Adaptive multi-paddock grazing increases mineral associated soil carbon in Northern grasslands

Grassland soils play an important role in sequestering carbon (C) and are primarily used for livestock grazing. Grazing management can increase the amount of C stored in soils and the distribution of C in different soil fractions by altering soil microbial community structure, thereby influencing the persistence of soil C over time. Adaptive multi-paddock grazing (AMP), grazing cattle at high stock densities with long periods between grazing events, is considered to enhance grassland sustainability, productivity, and soil C compared to more conventional grazing practices (continuous to slow rotational). However, whether and how AMP grazing might affect the amount of C stored in different soil fractions has received little attention. Soil samples (0–15 cm depth) were collected from 24 ranches in a paired design, where 12 ranches practiced AMP grazing and 12 neighboring ranches practiced conventional grazing.

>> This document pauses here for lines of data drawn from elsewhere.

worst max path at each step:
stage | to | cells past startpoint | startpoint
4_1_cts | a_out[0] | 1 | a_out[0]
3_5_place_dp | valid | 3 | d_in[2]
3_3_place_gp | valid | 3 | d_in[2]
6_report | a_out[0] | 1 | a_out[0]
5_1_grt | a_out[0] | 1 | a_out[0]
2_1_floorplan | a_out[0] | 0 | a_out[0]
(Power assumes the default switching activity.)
<file path="src/rtl/awg_wave_reader.sv">
// Waveform BRAM read-side playback engine: walks [start..end] N times and streams samples out.
// Optional define AWG_RD_LAST_EN adds an m_last sideband that marks samples read from the end address.
module awg_wave_reader #(
    parameter int P_ADDR_WIDTH = 8,
    parameter int P_DATA_WIDTH = 32,
    parameter int P_LOOP_WIDTH = 16
) (
    input  logic                    clk,
    input  logic                    rst_n,
    input  logic                    start,
    input  logic                    stop,
    input  logic [P_ADDR_WIDTH-1:0] cfg_start_addr,
    input  logic [P_ADDR_WIDTH-1:0] cfg_end_addr,
    input  logic [P_LOOP_WIDTH-1:0] cfg_loop_cnt,
    output logic                    busy,
    output logic                    done,
    output logic [P_ADDR_WIDTH-1:0] bram_addr,
    input  logic [P_DATA_WIDTH-1:0] bram_dout,
    output logic                    m_valid,
    input  logic                    m_ready,
`ifdef AWG_RD_LAST_EN
    output logic                    m_last,
`endif
    output logic [P_DATA_WIDTH-1:0] m_data
);

`ifdef AWG_RD_LAST_EN
    localparam int FW = P_DATA_WIDTH + 1;
`else
    localparam int FW = P_DATA_WIDTH;
`endif

    typedef enum logic [1:0] {S_IDLE, S_RUN, S_DRAIN} state_t;

    state_t                  state_reg, state_next;
    logic [P_ADDR_WIDTH-1:0] start_addr_reg;
    logic [P_ADDR_WIDTH-1:0] end_addr_reg;
    logic [P_ADDR_WIDTH-1:0] bram_addr_reg;
    logic [P_LOOP_WIDTH-1:0] pass_cnt_reg;
    logic                    pend_reg;
`ifdef AWG_RD_LAST_EN
    logic                    pend_last_reg;
`endif
    logic [FW-1:0]           fifo_mem [4];
    logic [1:0]              wr_ptr_reg;
    logic [1:0]              rd_ptr_reg;
    logic [2:0]              fifo_cnt_reg;
    logic                    done_reg;

    logic          rd_issue;
    logic          at_end;
    logic          final_issue;
    logic          push;
    logic          pop;
    logic          drain_empty;
    logic          start_acc;
    logic [FW-1:0] head;
    logic [FW-1:0] push_word;

    assign head = fifo_mem[rd_ptr_reg];
    assign push = pend_reg;
    assign pop  = (fifo_cnt_reg != 3'd0) && m_ready;

    // Buffered plus in-flight samples never exceed the FIFO depth, so a push always has room.
    assign rd_issue    = (state_reg == S_RUN) && !stop &&
                         (({1'b0, fifo_cnt_reg} + {3'b000, pend_reg}) < 4'd4);
    assign at_end      = (bram_addr_reg == end_addr_reg);
    assign final_issue = rd_issue && at_end && (pass_cnt_reg == P_LOOP_WIDTH'(1));
    assign start_acc   = (state_reg == S_IDLE) && start;
    // Counts the pop happening on this edge so done follows the last transfer directly.
    assign drain_empty = !pend_reg &&
                         ((fifo_cnt_reg == 3'd0) || ((fifo_cnt_reg == 3'd1) && pop));

`ifdef AWG_RD_LAST_EN
    assign push_word = {pend_last_reg, bram_dout};
`else
    assign push_word = bram_dout;
`endif

    always_ff @(posedge clk or negedge rst_n) begin
        if (!rst_n) begin
            state_reg <= S_IDLE;
            done_reg  <= 1'b0;
        end else begin
            state_reg <= state_next;
            done_reg  <= (state_reg == S_DRAIN) && drain_empty;
        end
    end

    always_comb begin
        state_next = state_reg;
        case (state_reg)
            S_IDLE:  if (start) state_next = S_RUN;
            S_RUN:   if (stop || final_issue) state_next = S_DRAIN;
            S_DRAIN: if (drain_empty) state_next = S_IDLE;
            default: state_next = S_IDLE;
        endcase
    end

    always_comb begin
        busy      = (state_reg != S_IDLE);
        done      = done_reg;
        bram_addr = bram_addr_reg;
        m_valid   = (fifo_cnt_reg != 3'd0);
        m_data    = m_valid ? head[P_DATA_WIDTH-1:0] : '0;
`ifdef AWG_RD_LAST_EN
        m_last    = m_valid ? head[FW-1] : 1'b0;
`endif
    end

    always_ff @(posedge clk or negedge rst_n) begin
        if (!rst_n) begin
            start_addr_reg <= '0;
            end_addr_reg   <= '0;
            bram_addr_reg  <= '0;
            pass_cnt_reg   <= '0;
            pend_reg       <= 1'b0;
`ifdef AWG_RD_LAST_EN
            pend_last_reg  <= 1'b0;
`endif
            wr_ptr_reg     <= '0;
            rd_ptr_reg     <= '0;
            fifo_cnt_reg   <= '0;
        end else begin
            if (start_acc) begin
                start_addr_reg <= cfg_start_addr;
                end_addr_reg   <= cfg_end_addr;
                bram_addr_reg  <= cfg_start_addr;
                pass_cnt_reg   <= cfg_loop_cnt;
            end else if (rd_issue) begin
                if (at_end) begin
                    bram_addr_reg <= start_addr_reg;
                    // A count of zero means loop forever, so it must never wrap to all-ones.
                    if (pass_cnt_reg != '0) pass_cnt_reg <= pass_cnt_reg - 1'b1;
                end else begin
                    bram_addr_reg <= bram_addr_reg + 1'b1;
                end
            end
            pend_reg <= rd_issue;
`ifdef AWG_RD_LAST_EN
            pend_last_reg <= rd_issue && at_end;
`endif
            if (push) wr_ptr_reg <= wr_ptr_reg + 2'd1;
            if (pop)  rd_ptr_reg <= rd_ptr_reg + 2'd1;
            fifo_cnt_reg <= fifo_cnt_reg + {2'b00, push} - {2'b00, pop};
        end
    end

    always_ff @(posedge clk) begin
        if (push) fifo_mem[wr_ptr_reg] <= push_word;
    end

endmodule
</file>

Soil organic C (SOC) and total nitrogen were measured in different soil particle size [fine (<53 µm), medium (53–250 µm) and coarse (>250 µm)], and density [light (>1.6 g cm−3), and heavy (<1.6 g cm−3)] fractions. Soil bacterial and fungal biomass and abundances were obtained from phospholipid fatty acid analysis. Mean weights of soil microaggregates and heavy fractions were higher in soil exposed to AMP grazing, whereas mean weights of macroaggregates and light fractions were higher in conventionally grazed soils. In warmer and drier climatic conditions, SOC in both bulk soils and within various size and density fractions tended to decrease. Soil organic C (both concentration and stock) were significantly higher in the fine soil fractions under AMP management than conventionally grazed grasslands. Given that SOC in fine fractions, is more mineral associated and recalcitrant, our results indicate that AMP grazing increased the size of the stable SOC pool. The increased carbon pool in the fine fraction was associated with greater fungal to bacterial ratios, suggesting a possible biological mechanism for the increase. Overall, the results indicate that AMP grazing may be beneficial for sequestering more stable carbon that helps mitigate the effects of climate change.